### [AVAILABLE DATA]
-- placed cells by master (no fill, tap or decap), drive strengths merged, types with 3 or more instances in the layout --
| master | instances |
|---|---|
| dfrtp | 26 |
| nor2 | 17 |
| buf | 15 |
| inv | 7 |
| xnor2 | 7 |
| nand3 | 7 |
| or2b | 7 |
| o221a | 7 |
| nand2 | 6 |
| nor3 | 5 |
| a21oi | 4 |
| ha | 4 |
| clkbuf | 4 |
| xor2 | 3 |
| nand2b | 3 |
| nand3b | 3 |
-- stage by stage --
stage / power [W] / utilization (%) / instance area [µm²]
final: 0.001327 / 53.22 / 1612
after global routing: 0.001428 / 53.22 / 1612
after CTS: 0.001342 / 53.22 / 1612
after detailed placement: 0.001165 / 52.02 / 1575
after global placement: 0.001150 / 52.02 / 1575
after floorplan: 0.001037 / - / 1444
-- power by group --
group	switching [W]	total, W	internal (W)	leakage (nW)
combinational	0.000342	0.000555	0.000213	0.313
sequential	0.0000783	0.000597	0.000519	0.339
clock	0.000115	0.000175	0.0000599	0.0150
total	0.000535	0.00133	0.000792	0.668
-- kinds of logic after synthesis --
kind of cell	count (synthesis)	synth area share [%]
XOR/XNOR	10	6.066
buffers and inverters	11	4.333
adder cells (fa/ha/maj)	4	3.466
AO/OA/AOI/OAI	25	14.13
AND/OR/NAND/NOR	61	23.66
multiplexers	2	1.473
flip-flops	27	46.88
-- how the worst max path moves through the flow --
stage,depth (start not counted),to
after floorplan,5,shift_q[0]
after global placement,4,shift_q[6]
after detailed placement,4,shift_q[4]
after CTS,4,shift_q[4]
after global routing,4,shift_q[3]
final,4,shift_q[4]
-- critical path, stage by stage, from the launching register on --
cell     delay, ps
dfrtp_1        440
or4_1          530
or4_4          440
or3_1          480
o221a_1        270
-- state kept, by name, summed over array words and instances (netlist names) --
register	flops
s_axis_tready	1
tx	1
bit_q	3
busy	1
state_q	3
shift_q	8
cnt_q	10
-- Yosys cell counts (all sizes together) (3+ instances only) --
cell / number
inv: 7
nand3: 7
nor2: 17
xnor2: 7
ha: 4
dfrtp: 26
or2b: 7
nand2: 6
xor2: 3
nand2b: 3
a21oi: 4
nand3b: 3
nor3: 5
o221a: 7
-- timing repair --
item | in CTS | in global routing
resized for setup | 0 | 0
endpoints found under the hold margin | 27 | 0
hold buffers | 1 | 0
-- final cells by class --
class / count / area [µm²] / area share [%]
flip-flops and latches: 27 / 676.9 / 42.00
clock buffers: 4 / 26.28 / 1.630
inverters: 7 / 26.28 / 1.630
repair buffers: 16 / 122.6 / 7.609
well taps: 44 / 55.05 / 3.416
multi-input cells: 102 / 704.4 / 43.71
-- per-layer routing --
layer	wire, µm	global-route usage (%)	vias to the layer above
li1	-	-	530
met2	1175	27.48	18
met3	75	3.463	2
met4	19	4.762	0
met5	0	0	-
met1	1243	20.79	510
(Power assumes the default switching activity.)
### src/rtl/inactivity_timer.sv
// Idle-cycle counter: pulses expired when TIMEOUT_CYC running cycles pass without a reload.
module inactivity_timer #(
  parameter int unsigned TIMEOUT_CYC = 250_000_000
) (
  input  logic clk,
  input  logic reset,
  input  logic run,
  input  logic reload,
  output logic expired
);

  localparam int unsigned CntW = (TIMEOUT_CYC > 1) ? $clog2(TIMEOUT_CYC) : 1;
  localparam logic [CntW-1:0] LastCnt = CntW'(TIMEOUT_CYC - 1);

  logic [CntW-1:0] cnt_q, cnt_d;

  // A reload in the same cycle means there was activity, so no expiry.
  assign expired = run && !reload && (cnt_q == LastCnt);

  always_comb begin
    cnt_d = cnt_q;
    if (reload || expired) begin
      cnt_d = '0;
    end else if (run) begin
      cnt_d = cnt_q + CntW'(1);
    end
  end

  always_ff @(posedge clk or negedge reset) begin
    if (!reset) begin
      cnt_q <= '0;
    end else begin
      cnt_q <= cnt_d;
    end
  end

endmodule

### config.mk
export PLATFORM = sky130hd
export DESIGN_NAME = inactivity_timer
export DESIGN_NICKNAME = d
export VERILOG_FILES = /design/src/rtl/inactivity_timer.sv
export SDC_FILE = /design/constraint.sdc
export NUM_CORES = 1
export LEC_CHECK = 0
export CAP_MARGIN = 20
export CELL_PAD_IN_SITES_DETAIL_PLACEMENT = 1
export CELL_PAD_IN_SITES_GLOBAL_PLACEMENT = 1
export CORE_ASPECT_RATIO = 1.1
export CORE_UTILIZATION = 47
export CTS_CLUSTER_DIAMETER = 50
export DETAILED_ROUTE_END_ITERATION = 8
export PLACE_DENSITY_LB_ADDON = 0.1
export SYNTH_ARGS = -nofsm -noshare
export SYNTH_HDL_FRONTEND = slang
export SYNTH_SLANG_ARGS = --single-unit
### constraint.sdc
create_clock -name clk -period 2.1 [get_ports clk]
set_input_delay 0.42 -clock clk [delete_from_list [all_inputs] [get_ports clk]]
set_output_delay 0.42 -clock clk [all_outputs]
set_load 0.03 [all_outputs]
==> run metrics <==
min Tclk post-route 2.111 ns; Multi-input gate area 969.7 µm²; Syn Area/Cell 9.634 µm²; gr usage total 30.25%; synthesized area 1667 µm²; violated checks setup timing; max reg flops 28; final cell utilization of the core 62.22%; Final Skew 0.003172 ns; Via Count 1632; insertion delay to the later sink of the worst-skew pair 0.33 ns; gr ovfl total 0; Adder-Cell Fraction of Synth Area 0.7508%; Power per Cell Area 405.0 nW/µm²; Max Clk Rate 0.4738 GHz; area leader, netlist dfrtp_1; DRT Wirelength 5380 µm; r2r setup slk 0.08 ns; Tightest Pin Transition 0.3726 ns; die height 64.46 µm; Die W 58.78 µm; CTS Root Cell clkbuf_4; H-tree depth 1; RR Startpoint cnt_q[10]; simple-gate area share of the yosys netlist 33.71%; synth top area cells dfrtp_1, nand4_1, xor2_1, o31ai_1, a21oi_1; largest net degree at the start of global routing 29; TritonRoute pass-1 iters 4; largest family of logic cells by synthesized area simple AND/OR/NAND/NOR gates; Hold Vio Cnt, Final 0; Clk pin slew, worst setup/hold paths 0.15 ns; Placeable Area 3358 µm²; relative slew slack 75.16%; first-pass GRT wire length 8507 µm; most frequently used cell type in the post-synthesis netlist dfrtp_1; unrepaired setup endpoints after global routing yes; Area Overhead vs Synth 25.38%; final critical-path share of the clock period 100.5%; Crit path arrival time 1.69 ns; Compound-Gate Fraction of Synth Area 12.31%; WL per Instance 21.02 µm; Residual DRC 0; Max VDD drop 0.2625 mV; fill cell count 392; clock sinks 28; die area 3788 µm²; Async S/R FF share, synth 100.0%; Seq cells post-synth 28; YS warnings 0; xor-xnor portion of the synthesized cell area 6.306%; critical path class flop to output pin; Setup-failing EPs final 1; starting DRC count in detailed routing 61; Post-Syn Instances 173; final-report max-slew violation count 0; Crit Path Max Fanout 4; Top reg by flops cnt_q; TritonCTS clock tree built; top cell type's share of synthesized area 42.04%; Worst Slack Setup Final -0.01060 ns; nets 215; outcome finished with violations; storage element area 705.7 µm²; Leak 0.0008599 µW; HPWL after DPL 3671 µm; antenna viol nets, final 0; Main synth FF type dfrtp_1; initial antenna violation count 0; Max Cap Violations 0; FF-to-FF path depth 7; startpoint types flop; Site Rows 22; CTS Hold Bufs 0; Setup crit end kind output pin; mux cell area share after synthesis 0.6006%; Buffers on Ports 4; Place WS -0.2414 ns; Post-synth EDFFs 0; vias in the first global route 1752; endpoint required time on the critical path 1.68 ns; Placer Congestion 0.9021; via-per-instance ratio 6.375; part of the Yosys area used for sequential elements 42.04%; r2r endpoint cnt_q[21]; share of post-route cells with drive strength above 1 30.77%; Final Hold Slack 0.4646 ns; library cells used by synthesis 37; Synth top cells by count dfrtp_1, nand4_1, nor2_1; biggest regs cnt_q (28); antenna cell count 0; Hold WC Path Type primary input to async pin; Post-Syn Nets 178; I/O pin count 5; number of CTS-inserted buffers 3; CTS max path bufs 2; Initial Util 49.63%
## kinds of logic (layout without fill, tap and decap cells)
kind of cell               count (synthesis)  after routing
buffers and inverters                     12             47
and+or+nand+nor                           89             89
DFF                                       28             28
muxes                                      1              1
xor gates and xnor gates                  12             12
adders and majority gates                  1              1
AOI/OAI and AO/OA                         30             30
## stage by stage
step | setup TNS (ns) | std cells | cell area [µm²] | power, µW
floorplan | 0 | 173 | 1682 | 582.7
global placement | -2.580 | 244 | 1933 | 607.3
detailed placement | -4.200 | 244 | 1933 | 611.4
CTS | -0.01308 | 255 | 2048 | 841.8
global route | -0.07043 | 256 | 2090 | 876.2
finish | -0.01060 | 256 | 2090 | 846.3
## area by class of cell
cell class	instances	share of cell area [%]
multi-input combinational	133	46.41
sequential	28	33.77
timing repair buffer	42	15.51
tap	48	2.874
clock buffer	3	1.078
inverter	2	0.3593
## critical path, cell delays in order, from the launching register on
cell and delay (ns):
dfrtp_1 0.42, nand4_1 0.20, or2_4 0.35, nor4_4 0.22
buf_6 0.16
## what timing repair did
item / in CTS / in global routing
setup endpoints to repair: 1 / 3
buffers inserted: 8 / 1
pin swaps: 4 / 0
resized for setup: 10 / 8
## metal layers
metal / track usage [%] / up-vias / routed length [µm]
met4: 14.58 / 0 / 141
met5: 0 / - / 0
met3: 3.194 / 16 / 250
met1: 36.21 / 820 / 2110
met2: 53.13 / 61 / 2878
li1: - / 735 / -
## cells in the final DEF, fill, tap and decap left out, types with 2 or more instances in the layout
cell type,instances
and4_1,4
nor4_1,3
nand2_1,11
and3_1,2
xor2_1,9
nor2_1,16
dfrtp_2,4
xnor2_1,3
or4_4,2
or4_1,8
dlygate4sd2_1,2
nand4_1,16
and4_2,3
and2_1,2
o21ai_0,4
dfrtp_1,24
clkbuf_4,3
a21oi_1,13
buf_4,38
o31ai_1,10
inv_1,2
nand3_1,5
nor4b_4,2
or3_1,4
## power by group
| group | leakage, µW | switching [µW] | internal [µW] |
|---|---|---|---|
| registers | 0.000383 | 5.13 | 544 |
| clock network | 0.0000138 | 163 | 67.6 |
| logic | 0.000463 | 40.0 | 27.1 |
## worst max-delay path by stage
stage,endpoint,start,slack (ns)
global route,expired,cnt_q[1],-0.06
detailed placement,cnt_q[25],run,-0.24
finish,expired,cnt_q[6],-0.01
global placement,cnt_q[23],run,-0.22
floorplan,expired,reload,0.1
CTS,expired,cnt_q[24],-0.01
Power figures use the tool's default switching activity.
### config.mk
export PLATFORM = sky130hd
export DESIGN_NAME = dac
export DESIGN_NICKNAME = d
export VERILOG_FILES = /design/src/rtl/dac.sv
export SDC_FILE = /design/constraint.sdc
export NUM_CORES = 1
export LEC_CHECK = 0
export ABC_AREA = 1
export CAP_MARGIN = 20
export CORE_MARGIN = 4
export CORE_UTILIZATION = 64
export CTS_CLUSTER_DIAMETER = 120
export CTS_CLUSTER_SIZE = 30
export DETAILED_ROUTE_END_ITERATION = 12
export DONT_BUFFER_PORTS = 1
export GPL_TIMING_DRIVEN = 1
export PLACE_DENSITY = 0.8
export SYNTH_ARGS = -nofsm -noshare
export SYNTH_HDL_FRONTEND = slang
export SYNTH_SLANG_ARGS = --single-unit
export TNS_END_PERCENT = 30
### constraint.sdc
create_clock -name clk -period 2.3 [get_ports clk]
set_input_delay 0.23 -clock clk [delete_from_list [all_inputs] [get_ports clk]]
set_output_delay 0.23 -clock clk [all_outputs]
set_load 0.01 [all_outputs]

### [INSTRUCTIONS TO FOLLOW]
Out of the entries, pull every line that mentions "flip".

### [COMPLETED TASK]
flip-flops	27	46.88
flip-flops and latches: 27 / 676.9 / 42.00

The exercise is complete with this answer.